Un quarto della sua attuale popolazione è migrato
all'estero (ca. 2 milioni contro 6), mentre in patria si
conta che il 50% sopravviva, il 30% si arrangi con lavori
di fortuna e solo il 20% abbia un lavoro stabile. Tra costoro
però sarebbero già 24.000 i disoccupati a
seguito della crisi mondiale. L'idea più chiara della
situazione ce la offre il potere d'acquisto: a fronte di
un costo medio della vita di 762,78$ mensili (anche la moneta
nazionale, il Colon, è stato sostituito dal dollaro
USA), il salario minimo dell'industria è di 203,10$;
quello del commercio e dei servizi di 207,60$; quello delle
"Maquillas" (fabbriche di assemblaggio, in "zone
franche internazionali": le più diffuse) è
infine di 173,70$. El Salvador detiene inoltre il triste
primato percentuale della violenza, con 13 assassini al
giorno... Il tutto sotto il dominio incontrastato d'un partito
istituzionale, Alleanza Repubblicana Nazionalista (ARENA),
ininterrottamente al potere dal 1989, quando fu fondato
dal maggiore Roberto D'Aubuisson (mandante riconosciuto
dell'assassinio di Mons. Romero), in continuità con
il gruppo paramilitare ORDEN, uno dei cosiddetti "squadroni
della morte", da lui stesso creato in precedenza. Se
pertanto è difficile offrire in poche righe un quadro
completo della situazione, è ancor più difficile
rendere credibili le contraddizioni che talvolta la realtà
disvela. Così, se il principale eroe nazionale resta
indiscutibilmente Mons. Romero, a cui sono dedicate vie
e monumenti, nemmeno D'Aubuisson è privo di onori.

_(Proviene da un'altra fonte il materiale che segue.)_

`src/rtl/fetch_prefetch_queue_if.sv`:
```
// Prefetch queue bus: instruction-memory read port and fetch-side byte window.
// master = prefetch queue, slave = memory/fetch environment.
interface fetch_prefetch_queue_if;
    logic        redirect;
    logic [63:0] redirect_pc;
    logic        imem_req;
    logic [63:0] imem_addr;
    logic        imem_rvalid;
    logic [63:0] imem_rdata;
    logic        imem_err;
    logic [79:0] inst_bytes;
    logic [3:0]  avail;
    logic [63:0] head_pc;
    logic        consume;
    logic [3:0]  consume_len;
    logic        inst_err;

    modport master (
        input  redirect, redirect_pc,
        input  imem_rvalid, imem_rdata, imem_err,
        input  consume, consume_len,
        output imem_req, imem_addr,
        output inst_bytes, avail, head_pc, inst_err
    );

    modport slave (
        output redirect, redirect_pc,
        output imem_rvalid, imem_rdata, imem_err,
        output consume, consume_len,
        input  imem_req, imem_addr,
        input  inst_bytes, avail, head_pc, inst_err
    );
endinterface

```
`src/rtl/fetch_prefetch_queue.sv`:
```
// Byte-stream instruction prefetcher: issues aligned 8-byte reads and
// presents up to 10 contiguous bytes at head_pc to the fetch stage.
// Ports: clk, reset (async, active-high), bus (fetch_prefetch_queue_if.master).
module fetch_prefetch_queue #(
    parameter int unsigned QBYTES   = 16,
    parameter logic [63:0] RESET_PC = 64'h0
) (
    input logic                    clk,
    input logic                    reset,
    fetch_prefetch_queue_if.master bus
);
    localparam int PW = $clog2(QBYTES);
    localparam int CW = PW + 1;

    typedef enum logic [1:0] {
        IDLE,
        WAIT,
        DROP
    } state_t;

    state_t        state;
    logic [7:0]    qbuf [QBYTES];
    logic [PW-1:0] head_ptr;
    logic [CW-1:0] count;
    logic [63:0]   head_pc;
    logic [63:0]   fetch_addr;
    logic [63:0]   req_addr;
    logic [2:0]    drop_off;
    logic          err;
    logic          req;

    logic [PW-1:0] tail_ptr;
    logic [3:0]    avail;
    logic [3:0]    cons_n;
    logic [3:0]    wr_n;
    logic [CW-1:0] count_after;
    logic          do_consume;
    logic          do_write;
    logic          outstanding;
    logic          space_ok;
    logic [79:0]   win;

    always_comb begin
        avail       = (count >= CW'(10)) ? 4'd10 : count[3:0];
        tail_ptr    = head_ptr + count[PW-1:0];
        do_consume  = bus.consume && !bus.redirect
                      && (bus.consume_len != 4'd0)
                      && (bus.consume_len <= avail);
        cons_n      = do_consume ? bus.consume_len : 4'd0;
        do_write    = (state == WAIT) && bus.imem_rvalid
                      && !bus.imem_err && !bus.redirect;
        wr_n        = do_write ? (4'd8 - {1'b0, drop_off}) : 4'd0;
        count_after = count - CW'(cons_n);
        // 8 bytes stay reserved so the response always fits.
        space_ok    = count_after <= CW'(QBYTES - 8);
        // A response still owed by memory must be swallowed after redirect.
        outstanding = ((state == WAIT) || (state == DROP))
                      && !bus.imem_rvalid;
    end

    always_comb begin
        win = '0;
        for (int k = 0; k < 10; k++) begin
            win[8*k +: 8] = qbuf[head_ptr + PW'(k)];
        end
    end

    assign bus.inst_bytes = win;
    assign bus.avail      = avail;
    assign bus.head_pc    = head_pc;
    assign bus.inst_err   = err;
    assign bus.imem_req   = req;
    assign bus.imem_addr  = req_addr;

    // Bytes below drop_off precede the head after an unaligned redirect.
    always_ff @(posedge clk) begin
        if (do_write) begin
            for (int i = 0; i < 8; i++) begin
                if (3'(i) >= drop_off) begin
                    qbuf[tail_ptr + PW'(i) - PW'(drop_off)]
                        <= bus.imem_rdata[8*i +: 8];
                end
            end
        end
    end

    always_ff @(posedge clk or posedge reset) begin
        if (reset) begin
            state      <= IDLE;
            head_ptr   <= '0;
            count      <= '0;
            head_pc    <= RESET_PC;
            fetch_addr <= {RESET_PC[63:3], 3'b000};
            drop_off   <= RESET_PC[2:0];
            err        <= 1'b0;
            req        <= 1'b0;
            req_addr   <= '0;
        end else begin
            req <= 1'b0;
            if (bus.redirect) begin
                count      <= '0;
                err        <= 1'b0;
                head_ptr   <= '0;
                head_pc    <= bus.redirect_pc;
                fetch_addr <= {bus.redirect_pc[63:3], 3'b000};
                drop_off   <= bus.redirect_pc[2:0];
                state      <= outstanding ? DROP : IDLE;
            end else begin
                head_pc  <= head_pc + 64'(cons_n);
                head_ptr <= head_ptr + PW'(cons_n);
                count    <= count_after + CW'(wr_n);
                unique case (state)
                    IDLE: begin
                        if (!err && space_ok) begin
                            req      <= 1'b1;
                            req_addr <= fetch_addr;
                            state    <= WAIT;
                        end
                    end
                    WAIT: begin
                        if (bus.imem_rvalid) begin
                            state <= IDLE;
                            if (bus.imem_err) begin
                                err <= 1'b1;
                            end else begin
                                drop_off   <= 3'd0;
                                fetch_addr <= fetch_addr + 64'd8;
                            end
                        end
                    end
                    DROP: begin
                        if (bus.imem_rvalid) state <= IDLE;
                    end
                    default: state <= IDLE;
                endcase
            end
        end
    end
endmodule

```
`src/flat_wrapper.sv`:
```
// flat-port wrapper written by rule: the top's interface ports become plain ports
module fetch_prefetch_queue_flat 
#(
    parameter int unsigned QBYTES   = 16,
    parameter logic [63:0] RESET_PC = 64'h0
)
  (clk, reset, bus_redirect, bus_redirect_pc, bus_imem_rvalid, bus_imem_rdata, bus_imem_err, bus_consume, bus_consume_len, bus_imem_req, bus_imem_addr, bus_inst_bytes, bus_avail, bus_head_pc, bus_inst_err);
  fetch_prefetch_queue_if bus_i ();
  input logic clk;
  input logic reset;
  input wire logic [$bits(bus_i.redirect)-1:0] bus_redirect;
  input wire logic [$bits(bus_i.redirect_pc)-1:0] bus_redirect_pc;
  input wire logic [$bits(bus_i.imem_rvalid)-1:0] bus_imem_rvalid;
  input wire logic [$bits(bus_i.imem_rdata)-1:0] bus_imem_rdata;
  input wire logic [$bits(bus_i.imem_err)-1:0] bus_imem_err;
  input wire logic [$bits(bus_i.consume)-1:0] bus_consume;
  input wire logic [$bits(bus_i.consume_len)-1:0] bus_consume_len;
  output wire logic [$bits(bus_i.imem_req)-1:0] bus_imem_req;
  output wire logic [$bits(bus_i.imem_addr)-1:0] bus_imem_addr;
  output wire logic [$bits(bus_i.inst_bytes)-1:0] bus_inst_bytes;
  output wire logic [$bits(bus_i.avail)-1:0] bus_avail;
  output wire logic [$bits(bus_i.head_pc)-1:0] bus_head_pc;
  output wire logic [$bits(bus_i.inst_err)-1:0] bus_inst_err;
  assign bus_i.redirect = bus_redirect;
  assign bus_i.redirect_pc = bus_redirect_pc;
  assign bus_i.imem_rvalid = bus_imem_rvalid;
  assign bus_i.imem_rdata = bus_imem_rdata;
  assign bus_i.imem_err = bus_imem_err;
  assign bus_i.consume = bus_consume;
  assign bus_i.consume_len = bus_consume_len;
  assign bus_imem_req = bus_i.imem_req;
  assign bus_imem_addr = bus_i.imem_addr;
  assign bus_inst_bytes = bus_i.inst_bytes;
  assign bus_avail = bus_i.avail;
  assign bus_head_pc = bus_i.head_pc;
  assign bus_inst_err = bus_i.inst_err;
  fetch_prefetch_queue #(.QBYTES(QBYTES), .RESET_PC(RESET_PC)) u_core (.clk(clk), .reset(reset), .bus(bus_i));
endmodule
```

E se il 24 marzo gran parte del paese si ferma per festeggiare
l'anniversario del proprio pastore, profeta e martire, anche
il 23 agosto l'Assemblea Legislativa sospende i lavori,
per permettere ai deputati di commemorare il genetliaco
del loro fondatore, scomparso a sua volta nel 1992, un mese
dopo gli accordi di Pace. Su un piano diverso, troviamo
la stessa contraddizione nella contrapposizione economica
tra il paese reale, ridotto alla fame e la presenza di moltissimi
e modernissimi centri commerciali, che nulla hanno da invidiare
a quelli dei paesi sviluppati: a legittimazione delle più
comuni illazioni, che parlano di riciclaggio.
E'
in tale contesto storico, politico, economico e sociale,
che il 15 marzo scorso i salvadoregni sono tornati alle
urne. Noi eravamo presenti con una delegazione congiunta
dell'Associazione Oscar Romero (per intenderci: quelli del
Banchetto Equo e Solidale) e Pax Christi Italia, in qualità
di Osservatori Internazionali. Ed è stato alla sera,
uscendo dal Centro di votazione cui eravamo stati assegnati,
che mi è tornata alla mente quella vecchia canzone.

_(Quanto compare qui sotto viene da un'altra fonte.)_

--- src/flat_wrapper.sv ---
// flat-port wrapper written by rule: the top's interface ports become plain ports
module branch_resolve_ctrl_flat 
#(
    parameter int unsigned BHT_IDX_W = 32'd6,
    parameter int unsigned XLEN      = 32'd64
)
  (clk, rst, bus_ex_valid, bus_ex_is_branch, bus_ex_is_jump, bus_ex_branch_taken, bus_ex_pred_taken, bus_ex_pc, bus_ex_target, bus_if_pc, bus_redir_ready, bus_if_pred_taken, bus_redir_valid, bus_redir_pc, bus_flush_if_id, bus_flush_id_ex, bus_stall_ex);
  branch_resolve_ctrl_if #(.XLEN(XLEN)) bus_i ();
  input  logic clk;
  input  logic rst;
  input wire logic [$bits(bus_i.ex_valid)-1:0] bus_ex_valid;
  input wire logic [$bits(bus_i.ex_is_branch)-1:0] bus_ex_is_branch;
  input wire logic [$bits(bus_i.ex_is_jump)-1:0] bus_ex_is_jump;
  input wire logic [$bits(bus_i.ex_branch_taken)-1:0] bus_ex_branch_taken;
  input wire logic [$bits(bus_i.ex_pred_taken)-1:0] bus_ex_pred_taken;
  input wire logic [$bits(bus_i.ex_pc)-1:0] bus_ex_pc;
  input wire logic [$bits(bus_i.ex_target)-1:0] bus_ex_target;
  input wire logic [$bits(bus_i.if_pc)-1:0] bus_if_pc;
  input wire logic [$bits(bus_i.redir_ready)-1:0] bus_redir_ready;
  output wire logic [$bits(bus_i.if_pred_taken)-1:0] bus_if_pred_taken;
  output wire logic [$bits(bus_i.redir_valid)-1:0] bus_redir_valid;
  output wire logic [$bits(bus_i.redir_pc)-1:0] bus_redir_pc;
  output wire logic [$bits(bus_i.flush_if_id)-1:0] bus_flush_if_id;
  output wire logic [$bits(bus_i.flush_id_ex)-1:0] bus_flush_id_ex;
  output wire logic [$bits(bus_i.stall_ex)-1:0] bus_stall_ex;
  assign bus_i.ex_valid = bus_ex_valid;
  assign bus_i.ex_is_branch = bus_ex_is_branch;
  assign bus_i.ex_is_jump = bus_ex_is_jump;
  assign bus_i.ex_branch_taken = bus_ex_branch_taken;
  assign bus_i.ex_pred_taken = bus_ex_pred_taken;
  assign bus_i.ex_pc = bus_ex_pc;
  assign bus_i.ex_target = bus_ex_target;
  assign bus_i.if_pc = bus_if_pc;
  assign bus_i.redir_ready = bus_redir_ready;
  assign bus_if_pred_taken = bus_i.if_pred_taken;
  assign bus_redir_valid = bus_i.redir_valid;
  assign bus_redir_pc = bus_i.redir_pc;
  assign bus_flush_if_id = bus_i.flush_if_id;
  assign bus_flush_id_ex = bus_i.flush_id_ex;
  assign bus_stall_ex = bus_i.stall_ex;
  branch_resolve_ctrl #(.BHT_IDX_W(BHT_IDX_W), .XLEN(XLEN)) u_core (.clk(clk), .rst(rst), .bus(bus_i));
endmodule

L'attesa infatti era carica di speranze, ma l'esperienza
dei brogli clamorosi cui avevamo assistito impotenti nel
2004, le ridimensionava parecchio. Di fatto, anche questa
volta non sono mancate intimidazioni, mesi di campagna violenta,
voti doppi, morti che "votavano", certificati
falsi, pullman di honduregni, guatemaltechi e nicaraguensi
portati a votare... in "virtù" del fatto
che, il voto non residenziale impedisce alla gente di riconoscersi.
A
fronte di tutto ciò però, vi erano anche delle
novità determinanti. La prima è stata una
maggiore consapevolezza e determinazione popolare, motivata
sia dalla disperata contingenza, che dalla popolarità
dello sfidante, Mauricio Funes. Il maggior partito d'opposizione,
il Fronte Farabundo Martí per la Liberazione Nazionale
(FMLN) - già confederazione di diversi gruppi guerriglieri,
trasformatosi in organizzazione politica, in seguito agli
accordi di Pace - aveva infatti scelto di candidare non
un politico di professione, ma un intellettuale, un giornalista
molto stimato dalla gente. Lo avevo conosciuto sette anni
fa, presentatomi da alcuni amici, proprio nella cripta dove
è sepolto Romero: era appena stato licenziato dalla
maggiore televisione locale, per la sua correttezza professionale,
ovviamente sgradita al regime. Un secondo elemento significativo
è stato rappresentato dal generale riposizionamento
politico dell'intera America Latina, che ha offerto ai più
un motivo di incoraggiamento. Infine, ma non ultimo, il
nuovo corso della politica statunitense.
E
il buon giorno si è visto dal mattino. Anzi, prima
ancora dell'alba, quando, giunti in loco, abbiamo trovato
una città blindata, ma anche una cortesia inattesa...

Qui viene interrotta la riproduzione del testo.